* WORK INSTRUCTION:
Please return the lines of the data below, word for word, from the first line through the line containing "export SYNTH_HDL_FRONTEND = slang".

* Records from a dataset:
Content starts
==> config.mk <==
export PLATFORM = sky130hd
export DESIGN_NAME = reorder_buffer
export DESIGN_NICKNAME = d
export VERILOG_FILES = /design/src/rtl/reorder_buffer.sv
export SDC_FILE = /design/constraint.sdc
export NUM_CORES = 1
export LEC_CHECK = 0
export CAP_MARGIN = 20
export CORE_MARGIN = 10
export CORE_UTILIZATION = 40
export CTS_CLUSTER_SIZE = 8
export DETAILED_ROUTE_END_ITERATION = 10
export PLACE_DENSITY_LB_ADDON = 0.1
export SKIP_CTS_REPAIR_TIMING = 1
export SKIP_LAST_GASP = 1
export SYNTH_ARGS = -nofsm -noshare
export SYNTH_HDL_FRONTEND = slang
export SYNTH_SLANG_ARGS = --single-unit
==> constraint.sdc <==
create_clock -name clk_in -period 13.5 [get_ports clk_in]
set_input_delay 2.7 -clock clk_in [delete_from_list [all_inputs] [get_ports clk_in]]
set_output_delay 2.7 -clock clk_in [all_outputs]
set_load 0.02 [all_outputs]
Content ends
* SOLUTION:
==> config.mk <==
export PLATFORM = sky130hd
export DESIGN_NAME = reorder_buffer
export DESIGN_NICKNAME = d
export VERILOG_FILES = /design/src/rtl/reorder_buffer.sv
export SDC_FILE = /design/constraint.sdc
export NUM_CORES = 1
export LEC_CHECK = 0
export CAP_MARGIN = 20
export CORE_MARGIN = 10
export CORE_UTILIZATION = 40
export CTS_CLUSTER_SIZE = 8
export DETAILED_ROUTE_END_ITERATION = 10
export PLACE_DENSITY_LB_ADDON = 0.1
export SKIP_CTS_REPAIR_TIMING = 1
export SKIP_LAST_GASP = 1
export SYNTH_ARGS = -nofsm -noshare
export SYNTH_HDL_FRONTEND = slang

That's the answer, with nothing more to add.